[STUDY MATERIAL Boundary: Start]

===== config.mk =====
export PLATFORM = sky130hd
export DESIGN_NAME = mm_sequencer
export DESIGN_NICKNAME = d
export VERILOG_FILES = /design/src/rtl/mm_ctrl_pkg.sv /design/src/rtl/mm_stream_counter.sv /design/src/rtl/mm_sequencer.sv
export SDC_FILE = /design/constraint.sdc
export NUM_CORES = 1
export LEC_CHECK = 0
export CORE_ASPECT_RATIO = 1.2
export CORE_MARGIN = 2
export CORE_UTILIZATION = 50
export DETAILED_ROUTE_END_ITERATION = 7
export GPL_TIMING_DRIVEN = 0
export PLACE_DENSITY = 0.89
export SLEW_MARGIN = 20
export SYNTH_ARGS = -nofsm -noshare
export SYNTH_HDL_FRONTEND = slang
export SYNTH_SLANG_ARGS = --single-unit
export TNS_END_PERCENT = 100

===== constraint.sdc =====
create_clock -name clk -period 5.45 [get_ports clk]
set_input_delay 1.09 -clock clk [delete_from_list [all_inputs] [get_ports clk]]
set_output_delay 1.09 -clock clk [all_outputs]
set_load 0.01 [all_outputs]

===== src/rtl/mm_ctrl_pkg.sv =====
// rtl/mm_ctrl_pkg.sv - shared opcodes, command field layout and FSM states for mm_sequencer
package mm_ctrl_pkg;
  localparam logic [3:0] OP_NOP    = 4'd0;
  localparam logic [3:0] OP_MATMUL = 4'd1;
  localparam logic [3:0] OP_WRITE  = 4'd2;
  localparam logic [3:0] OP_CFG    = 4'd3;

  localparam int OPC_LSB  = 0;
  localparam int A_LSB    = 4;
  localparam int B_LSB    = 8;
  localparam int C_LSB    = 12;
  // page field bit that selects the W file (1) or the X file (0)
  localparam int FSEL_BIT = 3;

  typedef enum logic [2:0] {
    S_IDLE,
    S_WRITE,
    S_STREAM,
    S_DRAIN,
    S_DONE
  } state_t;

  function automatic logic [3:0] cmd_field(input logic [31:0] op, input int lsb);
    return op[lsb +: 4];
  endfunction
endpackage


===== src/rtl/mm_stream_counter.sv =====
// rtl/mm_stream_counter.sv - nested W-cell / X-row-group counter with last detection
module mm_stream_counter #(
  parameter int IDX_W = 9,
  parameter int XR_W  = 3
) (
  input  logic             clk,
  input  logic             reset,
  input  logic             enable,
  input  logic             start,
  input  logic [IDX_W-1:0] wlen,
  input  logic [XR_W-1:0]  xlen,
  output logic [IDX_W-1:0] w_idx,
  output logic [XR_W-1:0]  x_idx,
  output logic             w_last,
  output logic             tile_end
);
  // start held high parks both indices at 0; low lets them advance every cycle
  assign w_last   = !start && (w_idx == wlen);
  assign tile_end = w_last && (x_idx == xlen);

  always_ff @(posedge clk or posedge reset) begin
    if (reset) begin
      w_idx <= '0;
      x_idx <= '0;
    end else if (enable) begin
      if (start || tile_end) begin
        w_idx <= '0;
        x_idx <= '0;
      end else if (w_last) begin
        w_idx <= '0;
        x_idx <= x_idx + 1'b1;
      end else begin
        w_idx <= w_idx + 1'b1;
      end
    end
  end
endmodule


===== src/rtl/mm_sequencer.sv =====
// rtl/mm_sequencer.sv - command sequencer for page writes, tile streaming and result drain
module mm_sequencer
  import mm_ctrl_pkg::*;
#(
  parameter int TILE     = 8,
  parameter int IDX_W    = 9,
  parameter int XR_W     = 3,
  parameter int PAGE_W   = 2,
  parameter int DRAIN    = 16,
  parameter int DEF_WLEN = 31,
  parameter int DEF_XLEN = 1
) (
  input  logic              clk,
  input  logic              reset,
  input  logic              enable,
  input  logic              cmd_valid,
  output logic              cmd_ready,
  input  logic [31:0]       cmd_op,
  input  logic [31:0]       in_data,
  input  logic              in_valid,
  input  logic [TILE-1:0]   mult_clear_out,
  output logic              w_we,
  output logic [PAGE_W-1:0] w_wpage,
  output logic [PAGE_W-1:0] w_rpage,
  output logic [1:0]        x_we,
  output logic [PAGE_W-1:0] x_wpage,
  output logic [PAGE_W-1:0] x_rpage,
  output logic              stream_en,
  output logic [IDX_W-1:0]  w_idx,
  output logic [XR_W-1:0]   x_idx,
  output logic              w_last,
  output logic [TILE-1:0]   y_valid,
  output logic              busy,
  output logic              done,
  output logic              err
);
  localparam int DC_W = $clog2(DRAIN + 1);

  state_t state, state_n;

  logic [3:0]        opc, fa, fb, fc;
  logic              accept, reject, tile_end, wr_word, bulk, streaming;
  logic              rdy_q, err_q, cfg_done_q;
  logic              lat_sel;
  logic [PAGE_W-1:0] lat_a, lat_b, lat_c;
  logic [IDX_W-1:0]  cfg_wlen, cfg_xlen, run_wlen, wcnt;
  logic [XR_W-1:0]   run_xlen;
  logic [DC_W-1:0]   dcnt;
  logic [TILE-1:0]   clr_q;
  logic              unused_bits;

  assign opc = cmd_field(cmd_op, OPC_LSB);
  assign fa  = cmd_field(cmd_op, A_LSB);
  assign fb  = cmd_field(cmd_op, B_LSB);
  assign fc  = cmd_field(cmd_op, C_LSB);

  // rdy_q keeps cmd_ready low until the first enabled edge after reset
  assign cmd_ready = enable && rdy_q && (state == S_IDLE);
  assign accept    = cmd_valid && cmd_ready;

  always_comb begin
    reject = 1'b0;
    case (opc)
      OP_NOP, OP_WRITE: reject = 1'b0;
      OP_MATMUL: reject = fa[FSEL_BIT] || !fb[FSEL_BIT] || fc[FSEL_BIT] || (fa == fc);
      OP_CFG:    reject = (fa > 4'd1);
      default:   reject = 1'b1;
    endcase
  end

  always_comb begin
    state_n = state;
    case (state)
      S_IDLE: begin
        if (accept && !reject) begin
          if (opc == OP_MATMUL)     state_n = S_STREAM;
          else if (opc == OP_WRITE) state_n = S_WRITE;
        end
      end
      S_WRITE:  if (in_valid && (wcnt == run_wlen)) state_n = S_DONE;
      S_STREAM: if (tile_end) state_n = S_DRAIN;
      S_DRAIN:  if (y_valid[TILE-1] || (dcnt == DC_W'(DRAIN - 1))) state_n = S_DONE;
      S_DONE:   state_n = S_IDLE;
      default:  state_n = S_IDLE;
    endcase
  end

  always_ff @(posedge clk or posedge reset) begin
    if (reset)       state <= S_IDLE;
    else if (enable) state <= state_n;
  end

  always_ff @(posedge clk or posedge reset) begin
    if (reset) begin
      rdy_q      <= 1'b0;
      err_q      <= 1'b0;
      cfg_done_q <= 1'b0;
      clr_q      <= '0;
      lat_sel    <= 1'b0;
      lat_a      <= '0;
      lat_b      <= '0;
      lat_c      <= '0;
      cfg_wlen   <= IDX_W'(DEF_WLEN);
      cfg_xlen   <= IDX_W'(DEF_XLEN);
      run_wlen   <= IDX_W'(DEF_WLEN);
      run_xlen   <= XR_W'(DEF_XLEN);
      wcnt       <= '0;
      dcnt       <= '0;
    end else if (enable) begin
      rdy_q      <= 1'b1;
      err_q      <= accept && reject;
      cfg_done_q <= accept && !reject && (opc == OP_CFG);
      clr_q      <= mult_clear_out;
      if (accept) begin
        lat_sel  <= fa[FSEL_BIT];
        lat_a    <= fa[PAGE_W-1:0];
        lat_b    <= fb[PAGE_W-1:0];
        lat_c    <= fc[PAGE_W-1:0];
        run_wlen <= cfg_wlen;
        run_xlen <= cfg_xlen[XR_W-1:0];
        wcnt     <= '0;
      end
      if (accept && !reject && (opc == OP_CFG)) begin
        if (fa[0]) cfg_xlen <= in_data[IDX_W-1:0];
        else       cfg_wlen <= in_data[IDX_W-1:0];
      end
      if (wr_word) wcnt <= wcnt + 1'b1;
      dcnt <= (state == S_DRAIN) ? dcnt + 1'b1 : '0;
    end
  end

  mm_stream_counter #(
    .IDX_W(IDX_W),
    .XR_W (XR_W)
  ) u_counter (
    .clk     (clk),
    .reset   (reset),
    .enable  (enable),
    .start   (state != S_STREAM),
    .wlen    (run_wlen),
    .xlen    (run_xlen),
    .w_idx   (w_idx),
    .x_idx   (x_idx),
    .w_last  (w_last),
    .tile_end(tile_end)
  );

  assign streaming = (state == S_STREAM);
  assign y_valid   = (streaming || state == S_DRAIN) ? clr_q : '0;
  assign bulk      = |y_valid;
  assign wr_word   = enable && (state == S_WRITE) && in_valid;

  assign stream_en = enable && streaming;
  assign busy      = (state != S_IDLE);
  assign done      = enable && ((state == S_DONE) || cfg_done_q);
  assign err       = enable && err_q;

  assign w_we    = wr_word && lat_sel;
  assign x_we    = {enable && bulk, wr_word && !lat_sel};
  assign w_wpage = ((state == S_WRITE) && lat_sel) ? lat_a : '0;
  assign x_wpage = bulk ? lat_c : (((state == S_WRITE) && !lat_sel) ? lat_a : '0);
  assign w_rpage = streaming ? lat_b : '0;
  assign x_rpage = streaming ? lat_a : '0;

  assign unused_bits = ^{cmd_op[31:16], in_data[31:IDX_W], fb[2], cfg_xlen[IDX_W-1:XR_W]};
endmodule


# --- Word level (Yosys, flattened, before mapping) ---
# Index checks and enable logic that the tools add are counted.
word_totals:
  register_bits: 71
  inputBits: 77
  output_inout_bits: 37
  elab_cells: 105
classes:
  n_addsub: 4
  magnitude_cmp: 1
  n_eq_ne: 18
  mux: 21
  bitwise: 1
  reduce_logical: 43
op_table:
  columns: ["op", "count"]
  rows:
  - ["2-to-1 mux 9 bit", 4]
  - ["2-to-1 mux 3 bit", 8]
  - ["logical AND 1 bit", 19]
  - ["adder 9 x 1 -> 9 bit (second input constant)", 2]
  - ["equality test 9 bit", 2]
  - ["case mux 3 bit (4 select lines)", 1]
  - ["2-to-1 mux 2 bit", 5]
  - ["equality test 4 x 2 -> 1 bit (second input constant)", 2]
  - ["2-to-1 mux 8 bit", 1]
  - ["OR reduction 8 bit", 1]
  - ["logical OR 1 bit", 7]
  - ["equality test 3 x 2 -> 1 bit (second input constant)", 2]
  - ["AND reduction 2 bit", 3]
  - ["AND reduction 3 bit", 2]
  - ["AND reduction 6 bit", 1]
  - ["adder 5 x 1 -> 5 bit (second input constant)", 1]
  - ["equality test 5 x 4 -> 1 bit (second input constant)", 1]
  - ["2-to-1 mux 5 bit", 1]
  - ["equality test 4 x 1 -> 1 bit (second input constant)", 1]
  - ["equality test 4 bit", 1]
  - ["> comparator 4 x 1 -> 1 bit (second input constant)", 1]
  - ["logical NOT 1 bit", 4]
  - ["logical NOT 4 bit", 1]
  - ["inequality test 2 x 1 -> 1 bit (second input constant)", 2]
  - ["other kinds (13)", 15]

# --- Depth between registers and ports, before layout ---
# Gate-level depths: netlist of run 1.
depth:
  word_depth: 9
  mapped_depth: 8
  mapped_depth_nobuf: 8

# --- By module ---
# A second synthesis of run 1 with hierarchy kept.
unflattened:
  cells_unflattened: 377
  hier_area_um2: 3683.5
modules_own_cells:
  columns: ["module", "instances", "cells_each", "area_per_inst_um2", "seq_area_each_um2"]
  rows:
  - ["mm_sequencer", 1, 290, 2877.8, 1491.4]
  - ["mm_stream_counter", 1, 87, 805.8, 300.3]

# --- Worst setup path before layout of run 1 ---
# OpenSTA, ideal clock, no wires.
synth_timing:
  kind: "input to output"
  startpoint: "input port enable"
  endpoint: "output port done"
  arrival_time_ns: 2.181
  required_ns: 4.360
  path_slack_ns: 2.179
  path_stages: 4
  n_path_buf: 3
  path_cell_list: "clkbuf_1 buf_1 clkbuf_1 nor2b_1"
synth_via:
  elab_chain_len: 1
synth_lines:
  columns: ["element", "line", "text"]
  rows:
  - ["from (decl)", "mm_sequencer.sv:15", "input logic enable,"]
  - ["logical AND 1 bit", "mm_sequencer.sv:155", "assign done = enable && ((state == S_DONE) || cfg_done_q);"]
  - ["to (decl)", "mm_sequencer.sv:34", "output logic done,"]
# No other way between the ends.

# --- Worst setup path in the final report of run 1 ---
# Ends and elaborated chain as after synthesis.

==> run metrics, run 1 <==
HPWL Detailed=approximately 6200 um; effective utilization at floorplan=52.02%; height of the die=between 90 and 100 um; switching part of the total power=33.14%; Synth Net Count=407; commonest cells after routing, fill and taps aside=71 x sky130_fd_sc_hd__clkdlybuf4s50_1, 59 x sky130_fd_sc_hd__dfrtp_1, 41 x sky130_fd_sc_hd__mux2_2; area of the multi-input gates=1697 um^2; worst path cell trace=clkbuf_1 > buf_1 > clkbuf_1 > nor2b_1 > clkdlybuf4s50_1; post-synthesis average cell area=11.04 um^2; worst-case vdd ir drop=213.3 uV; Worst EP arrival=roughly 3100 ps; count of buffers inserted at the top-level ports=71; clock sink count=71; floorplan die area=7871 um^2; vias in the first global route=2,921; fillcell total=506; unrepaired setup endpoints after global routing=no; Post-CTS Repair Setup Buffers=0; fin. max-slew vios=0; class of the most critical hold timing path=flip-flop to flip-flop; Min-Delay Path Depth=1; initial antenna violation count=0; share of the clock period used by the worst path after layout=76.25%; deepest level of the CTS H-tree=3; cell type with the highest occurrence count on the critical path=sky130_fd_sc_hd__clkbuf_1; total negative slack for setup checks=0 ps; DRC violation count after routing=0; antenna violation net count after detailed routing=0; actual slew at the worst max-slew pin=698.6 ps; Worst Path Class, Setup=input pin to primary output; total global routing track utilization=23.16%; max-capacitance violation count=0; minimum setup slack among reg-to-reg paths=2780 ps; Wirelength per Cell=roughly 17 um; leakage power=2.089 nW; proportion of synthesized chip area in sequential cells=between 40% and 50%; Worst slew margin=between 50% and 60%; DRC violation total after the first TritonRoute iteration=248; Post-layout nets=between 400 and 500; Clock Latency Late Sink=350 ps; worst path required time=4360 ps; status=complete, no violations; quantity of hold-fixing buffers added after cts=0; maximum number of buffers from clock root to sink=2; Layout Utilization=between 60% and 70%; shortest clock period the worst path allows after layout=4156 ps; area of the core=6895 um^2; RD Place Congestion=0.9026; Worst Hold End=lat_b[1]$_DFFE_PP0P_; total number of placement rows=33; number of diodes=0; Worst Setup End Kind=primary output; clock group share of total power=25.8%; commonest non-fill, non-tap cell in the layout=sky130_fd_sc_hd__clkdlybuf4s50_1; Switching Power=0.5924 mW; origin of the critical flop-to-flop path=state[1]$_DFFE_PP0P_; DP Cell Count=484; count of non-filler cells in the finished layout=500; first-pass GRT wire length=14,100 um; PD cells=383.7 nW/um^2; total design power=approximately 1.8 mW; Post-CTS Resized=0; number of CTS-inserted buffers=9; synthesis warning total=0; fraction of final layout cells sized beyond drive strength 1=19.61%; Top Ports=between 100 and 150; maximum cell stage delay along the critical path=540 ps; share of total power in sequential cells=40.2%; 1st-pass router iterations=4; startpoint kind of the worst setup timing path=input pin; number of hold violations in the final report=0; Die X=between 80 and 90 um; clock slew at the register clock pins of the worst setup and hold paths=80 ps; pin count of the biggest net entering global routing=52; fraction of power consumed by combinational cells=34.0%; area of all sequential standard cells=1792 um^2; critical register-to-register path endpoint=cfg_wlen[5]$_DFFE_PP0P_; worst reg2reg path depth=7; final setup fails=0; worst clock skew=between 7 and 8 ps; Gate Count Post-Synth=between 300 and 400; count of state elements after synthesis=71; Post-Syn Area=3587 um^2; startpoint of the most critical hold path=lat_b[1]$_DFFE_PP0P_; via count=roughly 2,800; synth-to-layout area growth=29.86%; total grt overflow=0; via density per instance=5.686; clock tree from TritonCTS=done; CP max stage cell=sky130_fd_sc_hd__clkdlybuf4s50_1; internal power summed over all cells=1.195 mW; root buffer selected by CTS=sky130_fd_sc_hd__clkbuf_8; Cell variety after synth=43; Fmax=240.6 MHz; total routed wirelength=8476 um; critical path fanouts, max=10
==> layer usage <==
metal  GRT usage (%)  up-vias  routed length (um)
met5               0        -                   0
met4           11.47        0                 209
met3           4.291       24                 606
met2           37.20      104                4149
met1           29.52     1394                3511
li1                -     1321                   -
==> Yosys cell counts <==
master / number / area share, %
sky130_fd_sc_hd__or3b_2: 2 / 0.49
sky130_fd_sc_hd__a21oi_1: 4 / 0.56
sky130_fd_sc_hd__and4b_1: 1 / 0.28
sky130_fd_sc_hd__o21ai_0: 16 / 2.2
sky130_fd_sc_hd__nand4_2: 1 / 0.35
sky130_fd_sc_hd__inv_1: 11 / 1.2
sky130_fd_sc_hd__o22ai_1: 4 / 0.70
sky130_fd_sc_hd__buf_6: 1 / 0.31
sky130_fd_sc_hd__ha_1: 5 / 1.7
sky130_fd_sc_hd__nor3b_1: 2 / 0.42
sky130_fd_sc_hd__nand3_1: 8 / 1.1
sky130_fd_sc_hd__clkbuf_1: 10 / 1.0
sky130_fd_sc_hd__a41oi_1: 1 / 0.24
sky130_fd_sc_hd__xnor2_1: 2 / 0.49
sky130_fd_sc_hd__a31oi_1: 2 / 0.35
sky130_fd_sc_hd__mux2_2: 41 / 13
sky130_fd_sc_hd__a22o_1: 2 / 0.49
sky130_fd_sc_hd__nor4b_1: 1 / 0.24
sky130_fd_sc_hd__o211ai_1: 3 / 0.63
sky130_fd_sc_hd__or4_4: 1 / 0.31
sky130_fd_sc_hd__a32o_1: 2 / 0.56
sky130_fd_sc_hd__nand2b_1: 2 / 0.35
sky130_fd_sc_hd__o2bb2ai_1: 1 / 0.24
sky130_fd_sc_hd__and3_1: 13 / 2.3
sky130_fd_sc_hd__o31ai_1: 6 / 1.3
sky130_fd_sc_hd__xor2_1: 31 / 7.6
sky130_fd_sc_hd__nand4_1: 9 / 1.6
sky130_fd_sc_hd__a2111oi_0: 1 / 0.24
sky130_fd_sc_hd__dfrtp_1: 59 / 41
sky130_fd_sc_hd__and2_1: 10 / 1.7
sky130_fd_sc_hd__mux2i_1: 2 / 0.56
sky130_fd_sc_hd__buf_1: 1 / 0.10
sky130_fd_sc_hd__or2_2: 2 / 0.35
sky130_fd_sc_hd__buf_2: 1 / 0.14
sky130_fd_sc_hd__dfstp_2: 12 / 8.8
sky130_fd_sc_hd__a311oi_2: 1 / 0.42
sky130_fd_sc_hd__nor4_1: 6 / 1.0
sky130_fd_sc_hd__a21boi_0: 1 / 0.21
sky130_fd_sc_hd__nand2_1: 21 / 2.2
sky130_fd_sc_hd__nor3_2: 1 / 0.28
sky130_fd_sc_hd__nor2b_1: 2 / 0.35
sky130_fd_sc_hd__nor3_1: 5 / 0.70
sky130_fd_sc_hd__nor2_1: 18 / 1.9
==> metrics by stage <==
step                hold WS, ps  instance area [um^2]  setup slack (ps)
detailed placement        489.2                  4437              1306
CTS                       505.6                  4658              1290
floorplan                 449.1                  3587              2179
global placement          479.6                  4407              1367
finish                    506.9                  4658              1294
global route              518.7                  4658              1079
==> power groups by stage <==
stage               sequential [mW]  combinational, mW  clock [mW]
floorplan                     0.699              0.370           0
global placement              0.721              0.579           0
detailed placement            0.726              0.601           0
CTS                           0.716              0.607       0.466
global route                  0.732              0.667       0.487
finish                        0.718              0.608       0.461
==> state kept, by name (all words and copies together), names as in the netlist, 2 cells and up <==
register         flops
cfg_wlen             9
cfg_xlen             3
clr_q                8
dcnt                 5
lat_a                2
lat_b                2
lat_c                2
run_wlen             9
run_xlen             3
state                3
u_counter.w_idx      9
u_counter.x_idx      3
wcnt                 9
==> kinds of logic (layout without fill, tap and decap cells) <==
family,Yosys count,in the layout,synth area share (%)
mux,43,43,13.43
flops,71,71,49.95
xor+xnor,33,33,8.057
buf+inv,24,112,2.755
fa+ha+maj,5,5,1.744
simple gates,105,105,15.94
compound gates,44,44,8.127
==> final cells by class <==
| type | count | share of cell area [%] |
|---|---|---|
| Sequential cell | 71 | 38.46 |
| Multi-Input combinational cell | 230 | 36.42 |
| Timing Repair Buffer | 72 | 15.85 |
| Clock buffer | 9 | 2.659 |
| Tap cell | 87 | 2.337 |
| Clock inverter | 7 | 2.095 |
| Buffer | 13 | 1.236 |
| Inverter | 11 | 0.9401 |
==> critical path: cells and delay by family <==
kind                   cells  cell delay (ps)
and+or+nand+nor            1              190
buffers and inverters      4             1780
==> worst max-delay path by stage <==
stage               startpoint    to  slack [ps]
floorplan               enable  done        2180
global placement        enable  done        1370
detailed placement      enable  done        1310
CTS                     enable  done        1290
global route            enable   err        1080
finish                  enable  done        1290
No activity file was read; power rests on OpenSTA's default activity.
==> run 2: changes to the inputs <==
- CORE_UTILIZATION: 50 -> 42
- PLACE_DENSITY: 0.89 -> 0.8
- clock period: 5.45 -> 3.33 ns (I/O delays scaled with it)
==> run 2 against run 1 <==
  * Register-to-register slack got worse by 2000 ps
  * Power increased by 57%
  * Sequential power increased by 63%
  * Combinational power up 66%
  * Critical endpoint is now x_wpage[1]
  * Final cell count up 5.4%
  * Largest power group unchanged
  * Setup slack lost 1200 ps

[STUDY MATERIAL Boundary: End]

* WORK ITEM *
Above are some records; copy exactly the lines from the one with "sky130_fd_sc_hd__o22ai_1: 4 / 0.70" through the one with "sky130_fd_sc_hd__a41oi_1: 1 / 0.24", both included, and no others.

* OUTPUT *
sky130_fd_sc_hd__o22ai_1: 4 / 0.70
sky130_fd_sc_hd__buf_6: 1 / 0.31
sky130_fd_sc_hd__ha_1: 5 / 1.7
sky130_fd_sc_hd__nor3b_1: 2 / 0.42
sky130_fd_sc_hd__nand3_1: 8 / 1.1
sky130_fd_sc_hd__clkbuf_1: 10 / 1.0
sky130_fd_sc_hd__a41oi_1: 1 / 0.24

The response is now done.